Lupin zamyślił się na chwilę. Jego przyjaciel z pewnością miał rację, że warto byłoby zobaczyć co znajduje się w biurku. Jednak… chociaż w sumie te rzeczy zapewne nawet nie należały do Filcha, tylko do uczniów, którym je skonfiskował… Może jednak tam zajrzeć…
- No dobra, ale szybko. - stwierdził w końcu spoglądając z niepokojem na mapę. - Wiesz, że może tu wejść praktycznie w każdej chwili.
Cała trójka podeszła do biurka i zaczęli ostrożnie przeglądać zgromadzone tam rzeczy, tak żeby nie było widać, że ktoś tam zaglądał. Teddy co chwilę zerkał na mapę. Znaleźli całe mnóstwo ulotek, broszurek kursów magii, chyba Filch cały czas próbował poprawić swoje czary. Poza tym cały zapas kociej karmy, widocznie nie ufał skrzatom na tyle, żeby karmiły jego kota. W końcu Lupin natknął się na coś interesującego…
- Czy to… - zaczął Johnson.
- Lusterka dwukierunkowe. - powiedział metamorfomag.
- Ale numer. - Withers wziął jedno z lusterek od Lupina. I już po chwili udało im się ze sobą skontaktować przez nie. - Zatrzymamy je co?
- Nie powinniśmy… - Ted miał wyrzuty sumienia.
- I tak, i tak na pewno skonfiskował je komuś. - tym razem decyzję podjął Chris. - Bierzemy je.

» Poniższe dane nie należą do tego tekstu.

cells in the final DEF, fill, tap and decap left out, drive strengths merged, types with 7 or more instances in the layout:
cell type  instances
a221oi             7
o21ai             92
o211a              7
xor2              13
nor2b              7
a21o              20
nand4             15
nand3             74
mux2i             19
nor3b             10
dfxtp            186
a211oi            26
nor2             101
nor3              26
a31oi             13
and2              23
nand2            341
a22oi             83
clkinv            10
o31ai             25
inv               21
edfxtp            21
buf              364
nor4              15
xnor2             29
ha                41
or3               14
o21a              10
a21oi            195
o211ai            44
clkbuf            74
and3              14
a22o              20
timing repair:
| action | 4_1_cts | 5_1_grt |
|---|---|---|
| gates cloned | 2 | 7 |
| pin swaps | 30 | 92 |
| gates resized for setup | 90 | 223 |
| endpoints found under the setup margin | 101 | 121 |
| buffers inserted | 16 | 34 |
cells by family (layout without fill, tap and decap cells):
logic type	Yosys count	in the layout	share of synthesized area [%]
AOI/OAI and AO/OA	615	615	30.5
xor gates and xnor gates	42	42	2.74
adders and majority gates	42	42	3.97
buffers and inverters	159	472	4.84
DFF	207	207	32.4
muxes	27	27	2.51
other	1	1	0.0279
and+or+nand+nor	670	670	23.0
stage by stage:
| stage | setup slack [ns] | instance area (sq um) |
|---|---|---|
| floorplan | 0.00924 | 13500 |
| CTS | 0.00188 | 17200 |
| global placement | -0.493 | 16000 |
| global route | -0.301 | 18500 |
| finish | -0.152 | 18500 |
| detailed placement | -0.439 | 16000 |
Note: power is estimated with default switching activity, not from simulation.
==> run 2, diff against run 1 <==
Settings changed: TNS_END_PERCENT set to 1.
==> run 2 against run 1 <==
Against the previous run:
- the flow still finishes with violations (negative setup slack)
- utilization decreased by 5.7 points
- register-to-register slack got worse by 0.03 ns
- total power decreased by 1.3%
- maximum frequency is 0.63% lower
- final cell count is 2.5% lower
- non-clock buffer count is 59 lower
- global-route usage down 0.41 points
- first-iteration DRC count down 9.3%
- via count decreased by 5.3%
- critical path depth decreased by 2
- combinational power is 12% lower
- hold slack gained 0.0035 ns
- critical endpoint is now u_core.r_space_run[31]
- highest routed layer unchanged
[src/rtl/core/stbs_pkg.sv]
// Shared types, widths and codes for the sorted key table with binary search.
package stbs_pkg;

  localparam int CAPACITY_DEF = 16;

  localparam int KEY_W    = 32;
  localparam int PRICE_W  = 24;
  localparam int STATUS_W = 2;
  localparam int SLOT_W   = 4;
  localparam int COUNT_W  = 5;

  // operation codes
  localparam logic OP_INSERT = 1'b0;
  localparam logic OP_SEARCH = 1'b1;

  // result status codes
  localparam logic [STATUS_W-1:0] ST_INSERTED  = 2'd0;
  localparam logic [STATUS_W-1:0] ST_FULL      = 2'd1;
  localparam logic [STATUS_W-1:0] ST_FOUND     = 2'd2;
  localparam logic [STATUS_W-1:0] ST_NOT_FOUND = 2'd3;

  typedef struct packed {
    logic                      operation;
    logic signed [KEY_W-1:0]   key;
    logic        [PRICE_W-1:0] price;
  } req_t;

  typedef struct packed {
    logic        [STATUS_W-1:0] status;
    logic        [SLOT_W-1:0]   found_slot;
    logic signed [KEY_W-1:0]    found_key;
    logic        [PRICE_W-1:0]  found_price;
    logic        [COUNT_W-1:0]  entry_count;
  } res_t;

endpackage

[src/rtl/core/sorted_table_binary_search_top.sv]
// Top level of the sorted key table with binary search and its stream ports.
//
// Usage: each item on the slave stream either inserts a (key, price) entry or
// searches for a key. s_axis_tuser carries the operation (0 insert,
// 1 search); s_axis_tdata carries key then price. Every item yields exactly
// one result on the master stream: m_axis_tuser is the status (inserted,
// full, found, not found), m_axis_tdata carries slot, key, price and the
// entry count after the item.
// Sequencing: one item is worked at a time by a sequencer around a single
// memory read port and one signed key comparator. An insert on a full table
// is refused and one on an empty table writes slot 0 directly; otherwise it
// walks down from the top entry, moving each entry with a larger key up one
// slot, then writes the new one. A search probes the middle of the remaining
// range until a hit or an empty range. The next item can be taken once the
// result has entered the output register.
// Reset: rst (synchronous) empties the table and drops any pending result;
// the table memory itself is not cleared, only the fill count.
// Stall: a result waits in the output register while m_axis_tready is low;
// the next item may be taken and worked meanwhile, and its result is held in
// the sequencer until the output register frees up.
module sorted_table_binary_search_top #(
  parameter int CAPACITY = stbs_pkg::CAPACITY_DEF
) (
  input  logic        clk,
  input  logic        rst,
  input  logic        s_axis_tvalid,
  output logic        s_axis_tready,
  input  logic [55:0] s_axis_tdata,  // key[31:0], price[55:32]
  input  logic        s_axis_tuser,  // operation[0]
  output logic        m_axis_tvalid,
  input  logic        m_axis_tready,
  output logic [71:0] m_axis_tdata,  // found_slot[3:0], found_key[35:4],
                                     // found_price[59:36], entry_count[64:60]
  output logic [1:0]  m_axis_tuser   // status[1:0]
);
  import stbs_pkg::*;

  req_t req;
  res_t res;
  logic res_valid;
  logic res_ready;
  res_t out_q;

  // Unpack the slave item.
  assign req.operation = s_axis_tuser;
  assign req.key       = s_axis_tdata[KEY_W-1:0];
  assign req.price     = s_axis_tdata[KEY_W+PRICE_W-1:KEY_W];

  stbs_engine #(
    .CAPACITY (CAPACITY)
  ) u_engine (
    .clk       (clk),
    .rst       (rst),
    .req_valid (s_axis_tvalid),
    .req_ready (s_axis_tready),
    .req       (req),
    .res_valid (res_valid),
    .res_ready (res_ready),
    .res       (res)
  );

  // Output register: load when empty or being drained this cycle.
  assign res_ready = !m_axis_tvalid || m_axis_tready;

  always_ff @(posedge clk) begin
    if (rst) begin
      m_axis_tvalid <= 1'b0;
    end else if (res_valid && res_ready) begin
      m_axis_tvalid <= 1'b1;
    end else if (m_axis_tready) begin
      m_axis_tvalid <= 1'b0;
    end
  end

  // Hold payload until taken.
  always_ff @(posedge clk) begin
    if (res_valid && res_ready) begin
      out_q <= res;
    end
  end

  assign m_axis_tuser = out_q.status;
  assign m_axis_tdata = {7'b0, out_q.entry_count, out_q.found_price,
                         out_q.found_key, out_q.found_slot};

endmodule

[src/rtl/core/stbs_engine.sv]
// Table memory, shared key comparator and the insert/search sequencer.
module stbs_engine #(
  parameter int CAPACITY = stbs_pkg::CAPACITY_DEF
) (
  input  logic          clk,
  input  logic          rst,
  input  logic          req_valid,
  output logic          req_ready,
  input  stbs_pkg::req_t req,
  output logic          res_valid,
  input  logic          res_ready,
  output stbs_pkg::res_t res
);
  import stbs_pkg::*;

  localparam int IW = (CAPACITY > 1) ? $clog2(CAPACITY) : 1;
  localparam int CW = $clog2(CAPACITY + 1);
  localparam int EW = KEY_W + PRICE_W;

  localparam logic [2:0] S_IDLE      = 3'd0;
  localparam logic [2:0] S_INS_CMP   = 3'd1;
  localparam logic [2:0] S_INS_PUT   = 3'd2;
  localparam logic [2:0] S_SRCH_ADDR = 3'd3;
  localparam logic [2:0] S_SRCH_CMP  = 3'd4;
  localparam logic [2:0] S_DONE      = 3'd5;

  logic [EW-1:0] mem [CAPACITY];
  logic [EW-1:0] rd_data;
  logic [IW-1:0] rd_addr;
  logic          wr_en;
  logic [IW-1:0] wr_addr;
  logic [EW-1:0] wr_data;

  logic [2:0]               state;
  logic [CW-1:0]            count;
  logic [CW-1:0]            pos;
  logic signed [KEY_W-1:0]  op_key;
  logic [PRICE_W-1:0]       op_price;
  logic signed [CW:0]       low;
  logic signed [CW:0]       high;
  logic signed [CW:0]       mid;
  logic [STATUS_W-1:0]      res_status;
  logic [IW-1:0]            res_slot;
  logic signed [KEY_W-1:0]  res_key;
  logic [PRICE_W-1:0]       res_price;

  logic [CW-1:0]            cnt_m1;
  logic [CW-1:0]            pos_m1;
  logic [CW-1:0]            pos_m2;
  logic signed [CW+1:0]     mid_sum;
  logic signed [CW:0]       mid_calc;
  logic signed [KEY_W-1:0]  rd_key;
  logic                     key_lt;
  logic                     key_eq;
  logic                     key_gt;
  logic                     accept;
  logic [IW+SLOT_W-1:0]     slot_ext;
  logic [CW+COUNT_W-1:0]    count_ext;

  // Table storage: one write port, one registered read port.
  always_ff @(posedge clk) begin
    if (wr_en) begin
      mem[wr_addr] <= wr_data;
    end
    rd_data <= mem[rd_addr];
  end

  // Shared comparator: stored key against the operand key.
  assign rd_key = rd_data[KEY_W-1:0];
  assign key_lt = rd_key < op_key;
  assign key_eq = rd_key == op_key;
  assign key_gt = !key_lt && !key_eq;

  assign cnt_m1   = count - CW'(1);
  assign pos_m1   = pos - CW'(1);
  assign pos_m2   = pos - CW'(2);
  assign mid_sum  = {low[CW], low} + {high[CW], high};
  assign mid_calc = mid_sum[CW+1:1];

  assign req_ready = (state == S_IDLE);
  assign accept    = req_valid && req_ready;

  always_comb begin
    unique case (state)
      S_IDLE:    rd_addr = cnt_m1[IW-1:0];
      S_INS_CMP: rd_addr = pos_m2[IW-1:0];
      default:   rd_addr = mid_calc[IW-1:0];
    endcase
  end

  always_comb begin
    wr_en   = 1'b0;
    wr_addr = pos[IW-1:0];
    wr_data = {op_price, op_key};
    unique case (state)
      S_IDLE: begin
        if (accept && req.operation == OP_INSERT && count == '0) begin
          wr_en   = 1'b1;
          wr_addr = '0;
          wr_data = {req.price, req.key};
        end
      end
      S_INS_CMP: begin
        wr_en = 1'b1;
        if (key_gt) begin
          wr_data = rd_data;
        end
      end
      S_INS_PUT: begin
        wr_en = 1'b1;
      end
      default: begin
        wr_en = 1'b0;
      end
    endcase
  end

  always_ff @(posedge clk) begin
    if (rst) begin
      state <= S_IDLE;
      count <= '0;
    end else begin
      unique case (state)
        S_IDLE: begin
          if (accept) begin
            op_key    <= req.key;
            op_price  <= req.price;
            res_slot  <= '0;
            res_key   <= '0;
            res_price <= '0;
            if (req.operation == OP_INSERT) begin
              if (count == CW'(CAPACITY)) begin
                res_status <= ST_FULL;
                state      <= S_DONE;
              end else if (count == '0) begin
                res_status <= ST_INSERTED;
                count      <= count + CW'(1);
                state      <= S_DONE;
              end else begin
                res_status <= ST_INSERTED;
                pos        <= count;
                state      <= S_INS_CMP;
              end
            end else begin
              res_status <= ST_NOT_FOUND;
              low        <= '0;
              high       <= $signed({1'b0, count}) - (CW+1)'(1);
              state      <= S_SRCH_ADDR;
            end
          end
        end
        S_INS_CMP: begin
          if (key_gt) begin
            pos   <= pos_m1;
            state <= (pos_m1 == '0) ? S_INS_PUT : S_INS_CMP;
          end else begin
            count <= count + CW'(1);
            state <= S_DONE;
          end
        end
        S_INS_PUT: begin
          count <= count + CW'(1);
          state <= S_DONE;
        end
        S_SRCH_ADDR: begin
          if (low <= high) begin
            mid   <= mid_calc;
            state <= S_SRCH_CMP;
          end else begin
            state <= S_DONE;
          end
        end
        S_SRCH_CMP: begin
          if (key_eq) begin
            res_status <= ST_FOUND;
            res_slot   <= mid[IW-1:0];
            res_key    <= rd_key;
            res_price  <= rd_data[EW-1:KEY_W];
            state      <= S_DONE;
          end else if (key_lt) begin
            low   <= mid + (CW+1)'(1);
            state <= S_SRCH_ADDR;
          end else begin
            high  <= mid - (CW+1)'(1);
            state <= S_SRCH_ADDR;
          end
        end
        S_DONE: begin
          if (res_ready) begin
            state <= S_IDLE;
          end
        end
        default: begin
          state <= S_IDLE;
        end
      endcase
    end
  end

  assign slot_ext  = {{SLOT_W{1'b0}}, res_slot};
  assign count_ext = {{COUNT_W{1'b0}}, count};

  assign res_valid       = (state == S_DONE);
  assign res.status      = res_status;
  assign res.found_slot  = slot_ext[SLOT_W-1:0];
  assign res.found_key   = res_key;
  assign res.found_price = res_price;
  assign res.entry_count = count_ext[COUNT_W-1:0];

`ifndef ASSERT_OFF
  a_count_bound: assert property (@(posedge clk) disable iff (rst)
    count <= CW'(CAPACITY))
    else $error("entry count above capacity");

  a_count_step: assert property (@(posedge clk) disable iff (rst)
    (!$past(rst) && count != $past(count)) |-> (count == $past(count) + CW'(1)))
    else $error("entry count moved by other than one");

  a_found_slot: assert property (@(posedge clk) disable iff (rst)
    (res_valid && res_status == ST_FOUND) |-> (CW'(res_slot) < count))
    else $error("hit slot outside stored entries");

  a_insert_count: assert property (@(posedge clk) disable iff (rst)
    (res_valid && res_status == ST_INSERTED) |-> (count != '0))
    else $error("insert reported with empty table");
`endif

endmodule

[config.mk]
export PLATFORM = sky130hd
export DESIGN_NAME = sorted_table_binary_search_top
export DESIGN_NICKNAME = d
export VERILOG_FILES = /design/src/rtl/core/stbs_pkg.sv /design/src/rtl/core/sorted_table_binary_search_top.sv /design/src/rtl/core/stbs_engine.sv
export SDC_FILE = /design/constraint.sdc
export NUM_CORES = 2
export LEC_CHECK = 0
export BUFFER_PORTS_ARGS = -buffer_cell sky130_fd_sc_hd__buf_4
export CORE_MARGIN = 1.5
export CORE_UTILIZATION = 47
export CTS_CLUSTER_DIAMETER = 120
export DETAILED_ROUTE_END_ITERATION = 16
export GPL_TIMING_DRIVEN = 0
export REMOVE_ABC_BUFFERS = 1
export SETUP_SLACK_MARGIN = 0.15
export SLEW_MARGIN = 40
export SYNTH_ARGS = -nofsm -noshare
export SYNTH_HDL_FRONTEND = slang
export SYNTH_SLANG_ARGS = --single-unit
[constraint.sdc]
create_clock -name clk -period 6.9 [get_ports clk]
set_clock_uncertainty 0.05 [all_clocks]
set_input_delay 0.69 -clock clk [delete_from_list [all_inputs] [get_ports clk]]
set_output_delay 0.69 -clock clk [all_outputs]
set_load 0.02 [all_outputs]
==> flow_summary.yaml <==
routing:
  drc_errors: 0
  drtIter0Drc: 3114
  vias: 29183
  routed_via_density: 5.719
  drt-total-wl_um: 122000
  wl_per_cell_um: 23.91
  first_pass_iters: 6
  postRouteAntennaNets: 0
synthesis:
  yosysSeqAreaShare_pct: 73.94
  synthTopCellsByArea: "edfxtp_1 71%, nand2_1 7.7%, a311oi_1 3.2%, dfxtp_1 2.8%, nand3_1 2.5%"
  netlist_instances: 3492
  syn-cell-area_um2: 46590
  synth_edf_count: 1104
  ys_ff_latch: 1169
  avgSynthCellArea_um2: 13.34
  yosysWarnings: 0
  ys_types: 56
  synthFlopType: "edfxtp_1"
  async_reset_ff_share_pct: 0
  yosysTopAreaCell: "edfxtp_1"
  synth_top_cell_area_share_pct: 71.15
clock_tree:
  cts_sinks: 1169
  cts_inserted_buffers: 117
  cts_resized: 0
  ctsHoldBuffers: 0
  cts_setup_buffers: 0
  tritoncts: "built"
  h-tree-depth: 3
  cts.path.max_buffers: 3
  path_clk_slew_ns: 0.06
  clk_latency_ns: 0.69
  cts-root-buf: "clkbuf_16"
hold_path:
  hold_path_class: "in -> reg"
  hold_path_depth: 1
  whs_endpoint: "u_engine.op_price[15]"
  min-delay-start: "s_axis_tdata[47]"
timing:
  setup_viol: 0
  finalMaxSlewViolations: 0
  fmax_mhz: 230.2
  hold_viol: 0
  slew_headroom_pct: 45.49
  rsz0062_at_grt: "false"
  layout_worst_path_cycle_share_pct: 62.95
  tightestPinTransition_ns: 0.8163
  post-route-min-period_ns: 4.343
  tns_ns: 0
pwr:
  irDropWorstVdd_uv: 685.0
  netSwitchingFraction_pct: 38.21
  pwr-share-seq_pct: 34.6
  power_density_nw_per_um2: 519.6
  finalPower_uw: 29300
  power.internal_uw: 18110
  power.static_leakage_uw: 0.02024
  combPwrFrac_pct: 42.9
  clkPwrFrac_pct: 22.5
  switching_power_uw: 11200
placed_design:
  portBuffers: 129
  routabilityCongestion: 0.7757
  hpwl_um: 79700
  dp_cells: 4882
global_route:
  overflow: 0
  grt_pass1_wl_um: 181500
  grt_max_degree: 81
  track_usage_pct: 23.92
  grt_pass1_vias: 28023
  antenna_found_initial: 5
run_status:
  run_status: "complete, no violations"
worst_setup_path:
  rr_endpoint: "u_engine.res_price[3]"
  reg2reg_depth: 14
  r2r_slack_ns: 2.56
  worstSetupPathType: "reg -> reg"
  cp-end-kind: "flip-flop"
  r2r-start: "u_engine.op_key[22]"
  worstPathRequired_ns: 7.26
  cp_max_fo: 8
  cp-start-kind: "flip-flop"
  critPathArrivalTime_ns: 4.70
cells_and_area:
  synthToLayoutAreaGrowth_pct: 21.05
  final_cell_mix: "1104 x edfxtp_1, 958 x nand2_1, 235 x nand3_1, 172 x and3_1, 168 x a311oi_1"
  final_common_cell: "edfxtp_1"
  stdcell_count: 5103
  final_nets: 3828
  fill_cells: 7543
  drive_gt1_share_pct: 15.62
floorplan:
  dieArea_um2: 101000
  io_pins: 137
  row_count: 115
  core_um2: 98280
  die_h_um: 317.9
  initial_core_util_pct: 47.41
  die_w_um: 317.9
run:
  drv_cap: 0
==> critical path, cell delays in order, from the launching register on <==
cell and delay (ns):
edfxtp_1 0.36, inv_1 0.05, ha_1 0.31, nand4_1 0.32, nor4_1 0.51, nand4_1 0.43, inv_1 0.23, mux2i_1 0.11
nor3_2 0.50, buf_4 0.27, buf_4 0.18, buf_4 0.16, buf_4 0.18, buf_2 0.22, buf_4 0.18
==> state kept, by name (all words and copies together), names as in the netlist, 6 cells and up <==
| register | count |
|---|---|
| u_engine.op_price | 24 |
| u_engine.high | 6 |
| m_axis_tdata | 65 |
| u_engine.res_price | 24 |
| u_engine.low | 6 |
| u_engine.mem | 896 |
| u_engine.op_key | 32 |
| u_engine.rd_data | 56 |
| u_engine.res_key | 32 |
| u_engine.mid | 6 |
==> stage by stage <==
step / worst slack [ns] / hold WS [ns] / instance area, µm² / util (%)
after floorplan: -11.73 / 0.3503 / 45510 / -
after global placement: -27.07 / 0.3550 / 48090 / 48.93
after detailed placement: 2.535 / 0.3545 / 52410 / 53.33
after CTS: 2.494 / 0.08527 / 56400 / 57.39
after global routing: 2.229 / 0.1048 / 56400 / 57.39
final: 2.557 / 0.1309 / 56400 / 57.39
==> power groups by stage <==
stage	Clock [µW]	Sequential, µW	Combinational [µW]
after CTS	6670	10100	12600
after global placement	0	10500	7830
after detailed placement	0	10300	12500
final	6580	10100	12600
after floorplan	0	10200	6670
after global routing	6960	10200	13700
==> layer usage <==
metal	up-vias	global-route usage [%]	share of wire (%)
li1	13331	-	-
met1	14545	33.91	43
met2	1105	37.98	47
met3	200	3.713	7.1
met4	2	7.799	2.8
met5	-	0	0.0098
==> cell usage after synthesis, drive strengths merged, types with 7 or more instances <==
library cell and count:
a311oi 168, xor2 12, a21oi 97, ha 52, edfxtp 1104, nor2 71, nand4 7, mux2i 44
buf 122, xnor2 8, o21ai 51, mux2 7, dfxtp 65, nand3 235, a221o 16, a21o 9
a31oi 58, and3 173, nand2b 7, inv 51, nor3 12, nand2 958, and2 18, clkbuf 116
==> worst max-delay path by stage <==
stage | slack (ns) | from | to | depth (start not counted)
floorplan | -11.73 | u_engine.state[2] | u_engine.rd_data[0] | 7
CTS | 2.49 | u_engine.op_key[22] | u_engine.res_price[5] | 14
finish | 2.56 | u_engine.op_key[22] | u_engine.res_price[3] | 14
global route | 2.23 | u_engine.op_key[23] | u_engine.res_price[3] | 14
global placement | -27.07 | u_engine.state[2] | u_engine.rd_data[9] | 6
detailed placement | 2.53 | u_engine.op_key[22] | u_engine.res_price[11] | 14
==> kinds of logic (layout without fill, tap and decap cells) <==
family	count (synthesis)	after routing	share of synthesized area, %
DFF	1169	1169	73.94
and+or+nand+nor	1499	1499	14.09
adders and majority gates	53	53	1.439
AOI/OAI and AO/OA	410	410	6.243
buffers and inverters	289	606	2.785
other	1	8	0.008048
muxes	51	51	1.114
xor gates and xnor gates	20	20	0.3760
==> area by class of cell <==
class	count	area (µm²)	share of cell area, %
multi-input cells	2040	11260	19.96
clock inverters	69	810.8	1.438
repair buffers	335	4893	8.676
inverters	51	191.4	0.3394
clock buffers	151	3178	5.635
well taps	1287	1610	2.855
flip-flops and latches	1169	34460	61.09
diodes	1	2.502	0.004437
Power figures use the tool's default switching activity.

Teddy doszedł do wniosku, że nie ma co się kłócić, i tak został przegłosowany. A zresztą rozumowanie jego przyjaciół nie było takie złe. W końcu skoro zabrali coś co Filch zabrał komuś innemu, to raczej nie była kradzież, prawda? Schował lusterka do torby i zabrali się za odświeżenie wystroju gabinetu woźnego.